Hope of Finding Survivors in Army Helicopter Crash Fades

13 Mar 2015 | Author: | No comments yet »

Dense fog delays search for 11 killed in Black Hawk crash.

ATLANTA — ATLANTA — The Coast Guard suspended its search-and-rescue operation in the waters off the Florida Panhandle on Thursday, an acknowledgment that the seven Marines and four Army soldiers aboard the Black Hawk helicopter that crashed Tuesday in Navarre, Fla., were unlikely to be found alive. The four soldiers, the aircrew, were members of the National Guard’s 1-244th Assault Helicopter Battalion out of Hammond, La. “At this point, we are not hopeful for survivors and we’re transitioning our search and rescue to a recovery effort,” said Col. The Louisiana National Guard said on Thursday that two of the soldiers’ bodies had been recovered and the other two were likely still underwater in the wrecked aircraft.

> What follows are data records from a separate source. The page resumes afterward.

$ cat src/core/qks_defs.svh
`ifndef QKS_DEFS_SVH
`define QKS_DEFS_SVH

// master clock rate
`define QKS_CLK_HZ 20000000
// basic output time step
`define QKS_STEP_US 200
`define QKS_STEP_CYC ((`QKS_STEP_US * (`QKS_CLK_HZ / 1000000)))
// averaging filter sample interval
`define QKS_SAMPLE_US 100
`define QKS_SAMPLE_CYC ((`QKS_SAMPLE_US * (`QKS_CLK_HZ / 1000000)))
// filter accumulator range and hysteresis thresholds
`define QKS_ACC_MAX 31
`define QKS_ACC_HI 24
`define QKS_ACC_LO 8
// stability timer period after the comparators
`define QKS_STABLE_US 2000
`define QKS_STABLE_CYC ((`QKS_STABLE_US * (`QKS_CLK_HZ / 1000000)))
// startup hold after reset release
`define QKS_STARTUP_MS 50
`define QKS_STARTUP_CYC ((`QKS_STARTUP_MS * (`QKS_CLK_HZ / 1000)))
// reset level of a cleaned input (encoder pullups)
`define QKS_CLEAN_RST 1'h1

`endif

$ cat src/core/qks_pkg.sv
package qks_pkg;

  // output sequencer states
  typedef enum logic [2:0] {
    QKS_ST_WAIT  = 3'h0,
    QKS_ST_IDLE  = 3'h1,
    QKS_ST_SETUP = 3'h2,
    QKS_ST_SEL   = 3'h3,
    QKS_ST_LOW   = 3'h4,
    QKS_ST_CNT   = 3'h5,
    QKS_ST_END   = 3'h6,
    QKS_ST_REL   = 3'h7
  } qks_state_t;

endpackage : qks_pkg

$ cat src/core/qks_clean_if.sv
`timescale 1ns/1ps
// one encoder channel: raw pin level in, cleaned level and change pulse out
interface qks_clean_if;
  logic raw;
  logic level;
  logic chg;
  modport cleaner (input raw, output level, output chg);
  modport user (output raw, input level, input chg);
endinterface : qks_clean_if

$ cat src/core/qks_knob_step.sv
`timescale 1ns/1ps
`include "qks_defs.svh"
// Function
// - each encoder input is averaged over a window tolerating about 3 ms bounce
// - averaged value meets two thresholds; a timer accepts only stable levels
// - direction comes from which input changed, how, and the other's level
// - first phase leading second phase means up; opposite order means down
// - emitted sequence depends only on direction and store-request level
// - decode rate only decides launches, never sequence shape or timing
// - every output transition sits on a 200 us time step
// - up/down set by select fall, then one low-to-high count edge
// - store request high keeps up/down high while select returns high
// - changes on only one input are never taken as rotation
// - fast rate gives four sequences per cycle, slow rate gives two
// - a launch needs a change on one input followed by the other
// - a launch arriving while a sequence runs is dropped
// - after reset outputs sit quiescent and hold still for 50 ms
module qks_knob_step import qks_pkg::*; #(
  parameter int STEP_CYC = `QKS_STEP_CYC,
  parameter int SAMPLE_CYC = `QKS_SAMPLE_CYC,
  parameter int STABLE_CYC = `QKS_STABLE_CYC,
  parameter int STARTUP_CYC = `QKS_STARTUP_CYC
) (
  input wire logic i_mclk,
  input wire logic i_rst,
  input wire logic i_enc_a,
  input wire logic i_enc_b,
  input wire logic i_store_req,
  input wire logic i_decode_rate_sel,
  output logic o_sel_n,
  output logic o_up_dn
);
  localparam int PW = $clog2(STEP_CYC);
  localparam int UW = $clog2(STARTUP_CYC + 1);
  localparam logic [PW-1:0] STEP_LAST = PW'(STEP_CYC - 1);
  localparam logic [UW-1:0] STARTUP_LAST = UW'(STARTUP_CYC - 1);

  if (STEP_CYC < 2 || STARTUP_CYC < 2) begin : g_bad
    $error("qks_knob_step: step and startup counts must be at least 2");
  end

  ////////////////////////////////////////////////////////////////////////////
  // input cleaning, one cleaner per encoder phase

  logic [1:0] pins;
  logic [1:0] lvl;
  logic [1:0] chg;

  assign pins = {i_enc_b, i_enc_a};

  for (genvar g = 0; g < 2; g++) begin : g_ch
    qks_clean_if cif ();
    assign cif.raw = pins[g];
    qks_cleaner #(
      .SAMPLE_CYC(SAMPLE_CYC),
      .STABLE_CYC(STABLE_CYC)
    ) u_clean (
      .i_mclk(i_mclk),
      .i_rst(i_rst),
      .cif(cif.cleaner)
    );
    assign lvl[g] = cif.level;
    assign chg[g] = cif.chg;
  end

  // control pins come from outside, so they cross two flops first
  logic store_s1_r, store_s2_r, rate_s1_r, rate_s2_r;

  always_ff @(posedge i_mclk or posedge i_rst) begin
    if (i_rst) begin
      store_s1_r <= 1'h0;
      store_s2_r <= 1'h0;
      rate_s1_r <= 1'h0;
      rate_s2_r <= 1'h0;
    end else begin
      store_s1_r <= i_store_req;
      store_s2_r <= store_s1_r;
      rate_s1_r <= i_decode_rate_sel;
      rate_s2_r <= rate_s1_r;
    end
  end

  ////////////////////////////////////////////////////////////////////////////
  // startup hold

  logic [UW-1:0] start_cnt_r;
  logic ready_r;

  // counts out the hold once; outputs stay quiescent until ready_r
  always_ff @(posedge i_mclk or posedge i_rst) begin
    if (i_rst) begin
      start_cnt_r <= '0;
      ready_r <= 1'h0;
    end else if (!ready_r) begin
      if (start_cnt_r == STARTUP_LAST) ready_r <= 1'h1;
      else start_cnt_r <= start_cnt_r + 1'h1;
    end
  end

  ////////////////////////////////////////////////////////////////////////////
  // direction and launch decision

  logic last_vld_r;
  logic last_ch_r;
  logic want;
  logic want_up;

  // a launch needs the other phase to have moved last; a lone phase
  // chattering back and forth only keeps re-marking itself
  always_comb begin
    want = 1'h0;
    want_up = 1'h0;
    if (chg[0] && !chg[1]) begin
      want = last_vld_r && last_ch_r;
      want_up = lvl[0] != lvl[1];
    end else if (chg[1] && !chg[0]) begin
      want = last_vld_r && !last_ch_r && rate_s2_r;
      want_up = lvl[1] == lvl[0];
    end
  end

  // remember which phase changed last; a simultaneous change is ambiguous
  always_ff @(posedge i_mclk or posedge i_rst) begin
    if (i_rst) begin
      last_vld_r <= 1'h0;
      last_ch_r <= 1'h0;
    end else if (chg[0] && chg[1]) begin
      last_vld_r <= 1'h0;
    end else if (chg[0] || chg[1]) begin
      last_vld_r <= 1'h1;
      last_ch_r <= chg[1];
    end
  end

  ////////////////////////////////////////////////////////////////////////////
  // output sequencer

  qks_state_t state_r, state_nxt;
  logic [PW-1:0] step_r;
  logic step_done;
  logic launch;
  logic dir_r, store_r;

  assign step_done = step_r == STEP_LAST;
  // busy sequencer or startup hold drops the launch instead of queueing it
  assign launch = want && ready_r && state_r == QKS_ST_IDLE;

  // each sequence state from SETUP to REL lasts exactly one time step; WAIT and IDLE last until they are left
  always_comb begin
    state_nxt = state_r;
    case (state_r)
      QKS_ST_WAIT: if (ready_r) state_nxt = QKS_ST_IDLE;
      QKS_ST_IDLE: if (launch) state_nxt = QKS_ST_SETUP;
      QKS_ST_SETUP: if (step_done) state_nxt = QKS_ST_SEL;
      QKS_ST_SEL: if (step_done) state_nxt = dir_r ? QKS_ST_LOW : QKS_ST_CNT;
      QKS_ST_LOW: if (step_done) state_nxt = QKS_ST_CNT;
      QKS_ST_CNT: if (step_done) state_nxt = QKS_ST_END;
      QKS_ST_END: if (step_done) state_nxt = QKS_ST_REL;
      QKS_ST_REL: if (step_done) state_nxt = QKS_ST_IDLE;
      default: state_nxt = QKS_ST_WAIT;
    endcase
  end

  always_ff @(posedge i_mclk or posedge i_rst) begin
    if (i_rst) state_r <= QKS_ST_WAIT;
    else state_r <= state_nxt;
  end

  // step timer restarts on every state change; idle never counts
  always_ff @(posedge i_mclk or posedge i_rst) begin
    if (i_rst) step_r <= '0;
    else if (state_nxt != state_r || state_r == QKS_ST_IDLE) step_r <= '0;
    else step_r <= step_r + 1'h1;
  end

  // direction and store level are frozen at launch, so a pin moving
  // mid-sequence cannot bend the waveform
  always_ff @(posedge i_mclk or posedge i_rst) begin
    if (i_rst) begin
      dir_r <= 1'h0;
      store_r <= 1'h0;
    end else if (launch) begin
      dir_r <= want_up;
      store_r <= store_s2_r;
    end
  end

  // outputs decoded from the next state and registered
  always_ff @(posedge i_mclk or posedge i_rst) begin
    if (i_rst) begin
      o_sel_n <= 1'h1;
      o_up_dn <= 1'h0;
    end else begin
      case (state_nxt)
        QKS_ST_SETUP: begin
          o_sel_n <= 1'h1;
          o_up_dn <= dir_nxt_sel(launch, want_up, dir_r);
        end
        QKS_ST_SEL: begin
          o_sel_n <= 1'h0;
          o_up_dn <= dir_r;
        end
        QKS_ST_LOW: begin
          o_sel_n <= 1'h0;
          o_up_dn <= 1'h0;
        end
        QKS_ST_CNT: begin
          o_sel_n <= 1'h0;
          o_up_dn <= 1'h1;
        end
        QKS_ST_END: begin
          o_sel_n <= 1'h0;
          o_up_dn <= store_r;
        end
        QKS_ST_REL: begin
          o_sel_n <= 1'h1;
          o_up_dn <= store_r;
        end
        default: begin
          o_sel_n <= 1'h1;
          o_up_dn <= 1'h0;
        end
      endcase
    end
  end

  // in the launch cycle dir_r is not loaded yet, so take the fresh value
  function automatic logic dir_nxt_sel(input logic l, input logic fresh, input logic held);
    dir_nxt_sel = l ? fresh : held;
  endfunction : dir_nxt_sel

endmodule : qks_knob_step

$ cat src/core/qks_cleaner.sv
`timescale 1ns/1ps
`include "qks_defs.svh"
module qks_cleaner import qks_pkg::*; #(
  parameter int SAMPLE_CYC = `QKS_SAMPLE_CYC,
  parameter int STABLE_CYC = `QKS_STABLE_CYC
) (
  input wire logic i_mclk,
  input wire logic i_rst,
  qks_clean_if.cleaner cif
);
  localparam int TW = $clog2(SAMPLE_CYC);
  localparam int SW = $clog2(STABLE_CYC);
  localparam logic [TW-1:0] TICK_LAST = TW'(SAMPLE_CYC - 1);
  localparam logic [SW-1:0] STABLE_LAST = SW'(STABLE_CYC - 1);
  localparam logic [4:0] ACC_MAX = 5'(`QKS_ACC_MAX);
  localparam logic [4:0] ACC_HI = 5'(`QKS_ACC_HI);
  localparam logic [4:0] ACC_LO = 5'(`QKS_ACC_LO);

  if (SAMPLE_CYC < 2 || STABLE_CYC < 2) begin : g_bad
    $error("qks_cleaner: sample and stable counts must be at least 2");
  end

  logic s1_r, s2_r;
  logic [TW-1:0] tick_r;
  logic [4:0] acc_r;
  logic cmp_r, level_r, chg_r;
  logic [SW-1:0] stab_r;

  // two-flop synchroniser, only s2_r is read beyond it
  always_ff @(posedge i_mclk or posedge i_rst) begin
    if (i_rst) begin
      s1_r <= `QKS_CLEAN_RST;
      s2_r <= `QKS_CLEAN_RST;
    end else begin
      s1_r <= cif.raw;
      s2_r <= s1_r;
    end
  end

  // sample tick; averaging window is acc range times tick
  always_ff @(posedge i_mclk or posedge i_rst) begin
    if (i_rst) tick_r <= '0;
    else if (tick_r == TICK_LAST) tick_r <= '0;
    else tick_r <= tick_r + 1'h1;
  end

  // saturating up/down integrator: short bounces barely move the average
  always_ff @(posedge i_mclk or posedge i_rst) begin
    if (i_rst) begin
      acc_r <= ACC_MAX;
    end else if (tick_r == TICK_LAST) begin
      if (s2_r && acc_r != ACC_MAX) acc_r <= acc_r + 5'h1;
      else if (!s2_r && acc_r != 5'h0) acc_r <= acc_r - 5'h1;
    end
  end

  // two thresholds give hysteresis; between them the comparator holds
  always_ff @(posedge i_mclk or posedge i_rst) begin
    if (i_rst) cmp_r <= `QKS_CLEAN_RST;
    else if (acc_r >= ACC_HI) cmp_r <= 1'h1;
    else if (acc_r <= ACC_LO) cmp_r <= 1'h0;
  end

  // stability timer: a new level is taken only after it held a full period
  always_ff @(posedge i_mclk or posedge i_rst) begin
    if (i_rst) begin
      stab_r <= '0;
      level_r <= `QKS_CLEAN_RST;
      chg_r <= 1'h0;
    end else begin
      chg_r <= 1'h0;
      if (cmp_r == level_r) begin
        stab_r <= '0;
      end else if (stab_r == STABLE_LAST) begin
        stab_r <= '0;
        level_r <= cmp_r;
        chg_r <= 1'h1;
      end else begin
        stab_r <= stab_r + 1'h1;
      end
    end
  end

  assign cif.level = level_r;
  assign cif.chg = chg_r;

endmodule : qks_cleaner

$ cat config.mk
export PLATFORM = sky130hd
export DESIGN_NAME = qks_knob_step
export DESIGN_NICKNAME = d
export VERILOG_FILES = /design/src/core/qks_pkg.sv /design/src/core/qks_clean_if.sv /design/src/core/qks_knob_step.sv /design/src/core/qks_cleaner.sv
export VERILOG_INCLUDE_DIRS = /design/src /design/src/core
export SDC_FILE = /design/constraint.sdc
export NUM_CORES = 1
export LEC_CHECK = 0
export ABC_AREA = 1
export BUFFER_PORTS_ARGS = -buffer_cell sky130_fd_sc_hd__buf_2
export CAP_MARGIN = 10
export CORE_MARGIN = 2
export CORE_UTILIZATION = 57
export CTS_CLUSTER_SIZE = 10
export DETAILED_ROUTE_END_ITERATION = 10
export GPL_TIMING_DRIVEN = 0
export PLACE_DENSITY = 0.79
export SYNTH_ARGS = -nofsm -noshare
export SYNTH_HDL_FRONTEND = slang
export SYNTH_SLANG_ARGS = --single-unit
$ cat constraint.sdc
create_clock -name i_mclk -period 3.1 [get_ports i_mclk]
set_input_delay 0.155 -clock i_mclk [delete_from_list [all_inputs] [get_ports i_mclk]]
set_output_delay 0.155 -clock i_mclk [all_outputs]
set_load 0.05 [all_outputs]
# After elaboration in Yosys (flattened, before gate mapping)
# Index checks and enable logic that the tools add are counted.
# totals
register_bits	120
input_bits	6
out_inout_bits	2
# classes
reduce_logical	35
add_sub_neg	10
mux	40
n_bitwise	5
n_lt_le_gt_ge	4
eq_ne	26
# ops
cell	count
$mux 16	4
$add 16x1->16 const B	2
$eq 16x16->1 const B	2
$eq 3x3->1 const B	8
$mux 3	8
$pmux 3 s8	1
$add 11x1->11 const B	2
$eq 11x11->1 const B	2
$mux 11	2
$add 20x1->20 const B	1
$eq 20x20->1 const B	1
$mux 5	4
$mux 1	19
$add 12x1->12 const B	1
$eq 12x12->1 const B	1
$eq 3x2->1 const B	4
$logic_and 1x1->1	12
$mux 12	1
$reduce_and 2->1	6
$add 5x1->5 const B	2
$ge 5x5->1 const B	2
$le 5x4->1 const B	2
$ne 5x5->1 const B	2
$reduce_bool 2->1	5
13 further kinds	26

# Longest topological paths before layout
# Gate-level depths: netlist of the first run.
# logic_depth
ltp_word	12
ltp_mapped	13
depth_no_buf	13

# By module
# From an unflattened synthesis of the first run, not the netlist that was laid out.
# hier_totals
cells_unflattened	792
area_unflattened_um2	6548.8
# by_module_without_submodules
mod	seq_area_each_um2	area_each_um2	cells_each	n_inst
qks_knob_step	1152.4	2402.3	282	1
qks_cleaner at g_ch[1].u_clean	937.1	2093.3	258	1
qks_cleaner at g_ch[0].u_clean	937.1	2053.2	252	1

# Worst setup path before layout of the first run
# Ideal clock, no wire load.
# synth_timing
kind	reg-to-reg
startpoint	register g_ch[0].u_clean.acc_r[3]
endpoint	register g_ch[0].u_clean.acc_r[4]
arrival_ps	2083
stages_incl_launch_ff	10
required_ps	3025
setup_slack_ps	943
path_cell_list	dfstp_2 nand2_1 o21ai_0 ha_1 nand2_1 nand2_1 a21oi_1 xor2_1 nor2_1 xor2_1
# synth_between
elab_chain_len	4
word_cells_on_any_way	10
# synth_rtl
element	line_no	text
start: declaration	qks_cleaner.sv:25	logic [4:0] acc_r;
start signal: assignment	qks_cleaner.sv:52	if (s2_r && acc_r != ACC_MAX) acc_r <= acc_r + 5'h1;
start signal: assignment	qks_cleaner.sv:53	else if (!s2_r && acc_r != 5'h0) acc_r <= acc_r - 5'h1;
branches (longest 4 deep; another with $sub 5x1->5)	--	
# Several ways; the timed one is not identified. The select of a mux whose other input is x is not followed.
# A chain may end at the register's enable or synchronous reset.

# Final worst setup path of the first run
# layout_timing
startpoint	register g_ch[0].u_clean.acc_r[1]
endpoint	register g_ch[0].u_clean.acc_r[4]
# The elaborated chain is that of the path after synthesis.

==> results of run 1 <==
-- worst reg2reg max path, cell delays in order (launching register included) --
cell and delay, ns:
dfstp_2 0.58, nand3_1 0.08, o21ai_0 0.58, ha_1 0.41
nand2_1 0.09, nand2_1 0.05, a21oi_1 0.14, xor2_1 0.08
nor2_1 0.15, xor2_1 0.15
-- registers in the layout (all words and copies together) (netlist names), 3 cells and up --
name	count
g_ch.u_clean.tick_r	22
step_r	12
g_ch.u_clean.stab_r	32
g_ch.u_clean.acc_r	10
start_cnt_r	20
state_r	3
-- kinds of logic (layout without fill, tap and decap cells) --
group,after synthesis,after routing
mux,2,2
simple gates,369,369
buf+inv,114,161
fa+ha+maj,18,18
compound gates,65,65
flops,120,120
xor+xnor,54,54
-- routing by layer --
layer | vias to the layer above | global-route usage | share of wire
met3 | 28 | 0.0717 | 0.043
li1 | 2459 | - | -
met2 | 121 | 0.382 | 0.49
met5 | - | 0 | 0
met4 | 0 | 0.113 | 0.023
met1 | 2374 | 0.275 | 0.44
-- Yosys cell counts (all sizes together) --
cell / number / share of area
dfrtp: 101 / 0.40
nor3: 35 / 0.030
a2bb2oi: 1 / 0.0014
nand2: 150 / 0.092
nor3b: 4 / 0.0048
nand4: 17 / 0.017
o21ai: 31 / 0.025
clkbuf: 1 / 0.00060
o41ai: 1 / 0.0014
a31o: 1 / 0.0014
nor2: 94 / 0.066
ha: 16 / 0.032
or2: 3 / 0.0030
xnor2: 19 / 0.027
mux2: 2 / 0.0036
and3: 3 / 0.0032
nor4: 12 / 0.013
nand3b: 3 / 0.0036
inv: 109 / 0.065
a221oi: 1 / 0.0014
a21oi: 27 / 0.022
dfstp: 19 / 0.080
xor2: 35 / 0.049
o211ai: 1 / 0.0012
o21a: 2 / 0.0024
nand3: 48 / 0.043
buf: 4 / 0.0046
fa: 2 / 0.0064
-- power groups by stage --
stage	sequential (mW)	clock, mW	combinational (mW)
floorplan	1.60	0	0.0331
global placement	1.60	0	0.0453
detailed placement	1.60	0	0.0585
CTS	1.58	1.94	0.0638
global route	1.58	2.01	0.0718
finish	1.58	1.90	0.0612
-- stage by stage --
stage / setup WS (ns) / util / hold slack [ns]
after floorplan: 0.943 / - / 0.159
after global placement: 0.779 / 0.601 / 0.261
after detailed placement: 0.688 / 0.607 / 0.262
after CTS: 0.676 / 0.665 / 0.223
after global routing: 0.480 / 0.665 / 0.236
final: 0.710 / 0.665 / 0.256
-- area by class of cell --
class,count,area share
clock buffers,24,0.0669
repair buffers,15,0.0213
inverters,109,0.0575
clock inverters,8,0.0132
plain buffers,5,0.00453
multi-input cells,508,0.391
flip-flops and latches,120,0.421
well taps,140,0.0244
-- worst min path at each step --
stage / end / slack, ns / cells past startpoint
after floorplan: g_ch[0].u_clean.s1_r / 0.16 / 0
after global placement: g_ch[0].u_clean.s1_r / 0.26 / 1
after detailed placement: g_ch[1].u_clean.s1_r / 0.26 / 1
after CTS: g_ch[1].u_clean.s1_r / 0.22 / 2
after global routing: g_ch[1].u_clean.s1_r / 0.24 / 2
final: store_s1_r / 0.26 / 2
-- timing repair --
| action | in CTS | in global routing |
|---|---|---|
| setup endpoints to repair | 0 | 0 |
| hold buffers | 5 | 0 |
| endpoints found under the hold margin | 25 | 0 |
==> summary.md, run 1 <==
| Metric | Value |
|---|---|
| Pwr per Cell Area | a little under 500 nW/um^2 |
| Commonest non-fill, non-tap cell in the layout | nand2_1 |
| Design area | 7180 sq um |
| Number of global-route vias before repair | ~5000 |
| Synth Area in XOR/XNOR | 0.0754 |
| Post-DP HPWL | 8.47 mm |
| Post-route clock period utilization | 0.771 |
| # setup viols final | 0 |
| Switching part of the total power | 0.204 |
| Largest net degree at the start of global routing | 38 |
| Critical path endpoint | g_ch[0].u_clean.acc_r[4] |
| Crit path launch | g_ch[0].u_clean.acc_r[1] |
| Num rows | 38 |
| Clock skew | ~0.010 ns |
| YS warnings | 0 |
| Clk pin slew, worst setup/hold paths | 0.06 ns |
| H-tree levels | 4 |
| Most frequent cells in the layout | nand2_1 (145), inv_1 (101), dfrtp_1 (101), nor2_1 (77), nand3_1 (44) |
| Core Area | ~11000 sq um |
| CP endpoint kind | flip-flop |
| Syn nets | approximately 770 |
| Worst Reg-to-Reg Cells | 9 |
| CP Buf/Inv Count | 0 |
| PortBufs | 7 |
| Num CTS Buffers | 17 |
| Root buffer cell | clkbuf_8 |
| Top Family by Delay on Critical Path | compound AO/OA/AOI/OAI gates |
| Non-filler instance count after layout | 929 |
| Cell count along the critical path | 9 |
| Reg2reg start | g_ch[0].u_clean.acc_r[1] |
| Gp weighted congestion | approximately 0.92 |
| CTS tree | built |
| Avg Inst Size Synth | roughly 8.5 sq um |
| # diodes | 0 |
| Vias | roughly 5000 |
| Post-synthesis mux area share | 0.00359 |
| Worst vdd ir | 0.429 mV |
| Share of cells above drive strength 1 | 0.133 |
| Synth Area in Adders | 0.0383 |
| Comb pwr share | 0.017 |
| 1st-pass router iterations | 5 |
| Clk_lat worst skew | 0.54 ns |
| Worst-path cell chain | nand3_1, o21ai_0, ha_1, nand2_1, nand2_1, a21oi_1, xor2_1, nor2_1, xor2_1 |
| Post-Route Setup TNS | 0 ns |
| DIE AREA | 11900 sq um |
| Psw | between 0.7 and 0.8 mW |
| Seq pwr share | 0.445 |
| Critical Path Slowest Stage Cell | dfstp_2 |
| Synth Area in Compound Gates | 0.0554 |
| # IOs | 8 |
| Max-slew headroom | 0.510 |
| Placement Cell Area | about 6600 sq um |
| Multi-input logic area | 2810 sq um |
| Grt ovf | 0 |
| Hold Crit Class | primary input to flip-flop |
| Outcome | completed |
| Global-route wire length before repair | roughly 22 mm |
| Tightest Pin Transition | approximately 0.73 ns |
| Final Hold Vio Count | 0 |
| Max clock buf depth | 2 |
| Minimum clock period | 2.39 ns |
| Simple-gate portion of the synthesized area | 0.275 |
| Cts repair resizes | 0 |
| Final nets | 800 |
| Min-delay src | i_store_req |
| Sequential share of the synthesized area | 0.482 |
| Max_cap viols | 0 |
| Die H | 109 um |
| Syn-to-layout area delta | 14.5% |
| Number of synthesized register bits | 120 |
| Placed insts | 892 |
| DRC viols | 0 |
| Cell variety after synth | just over 40 |
| Clock power frac | 0.537 |
| Starting Density | 0.581 |
| Detail Route Antenna Nets | 0 |
| Pint | between 2 and 3 mW |
| RSZ-0062 raised after global routing | no |
| Syn Inst Count | 742 |
| Reg2reg setup slack | between 0.7 and 0.8 ns |
| Wire per inst | 13.3 um |
| Worst EP arrival | roughly 2.9 ns |
| Fmax | 0.418 GHz |
| Fillcell total | between 800 and 900 |
| Die X | between 100 and 150 um |
| Critical path fanouts, max | 6 |
| Total Power | 3.54 mW |
| Initial antenna violation count | 0 |
| Global-route usage over all layers | 0.232 |
| CTS sink cnt | 120 |
| Main combinational cell family by area after synthesis | simple AND/OR/NAND/NOR gates |
| CP required | 3.57 ns |
| Post-CTS Setup Bufs | 0 |
| Leakage | 3.23 nW |
| Drt total wl | 12.3 mm |
| Storage element area | 3030 sq um |
| WS Path Type | flip-flop to flip-flop |
| Pins over their slew limit | 0 |
| Vias/cell | 5.36 |
| Synth Cell Area | 6270 sq um |
| Starting DRT DRC Count | around 360 |
| CP startpoint kind | flip-flop |
| R2R Path End | g_ch[0].u_clean.acc_r[4] |
| Max incr delay on CP | around 0.58 ns |
(Power assumes the default switching activity.)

With the discovery of the copter’s shattered core, which has been inspected by divers, the response officially changed from search-and-rescue to search-and-recovery, Col. Monte Cannon, 96th Test Wing vice commander at nearby Eglin Air Force Base, in a statement Thursday. “Our thoughts and prayers continue to be with the family members and the units where our soldiers and Marines call home.” The investigation into the cause of the crash is continuing, and the Army and the Marines have not released the names of the victims. There’s almost no visibility at the crash site, and search crews in boats are moving as slowly as they can in the rough surf to avoid running into each other or wreckage from the crash, he said. One of the Marines killed was Kerry Kemp, who was based at Camp Lejeune in North Carolina, said his sister-in-law, Lora Waraksa of Port Washington, Wisconsin.

They were conducting training involving “helicopter and boat insertion and extraction,” with an experienced Army air crew providing the helicopter support, a Marine Corps spokesman said. Jack Cullen, a National Weather Service meteorologist in Mobile, Alabama, said Thursday’s dense sea fog could persist through Friday, which is common when warm southern air meets cold water this time of year.

Like the Army’s Green Berets and the Navy’s SEALs, they were highly trained to endure grueling conditions and sensitive assignments on land and at sea, from seizing ships to special reconnaissance missions and direct action inside hostile territory. Tuesday night’s training involved practicing “insertion and extraction missions,” using small boats and helicopters to get troops into and out of a target site, said Capt. Military officials said search crews were focused on a 6-mile stretch of the sound. “It sounded like something metal either being hit or falling over, that’s what it sounded like. And there were two booms afterward, similar to what you hear with ordnance booms, but more muffled,” Urr said. “We saw gloves, a uniform with a last name on it,” said Alan Collinsworth, a hotel desk clerk. Baldor in Washington; Jason Dearen in Gainesville, Florida; Freida Frisaro in Miami; Kevin McGill and Stacey Plaisance in Hammond, Louisiana; and Emery P.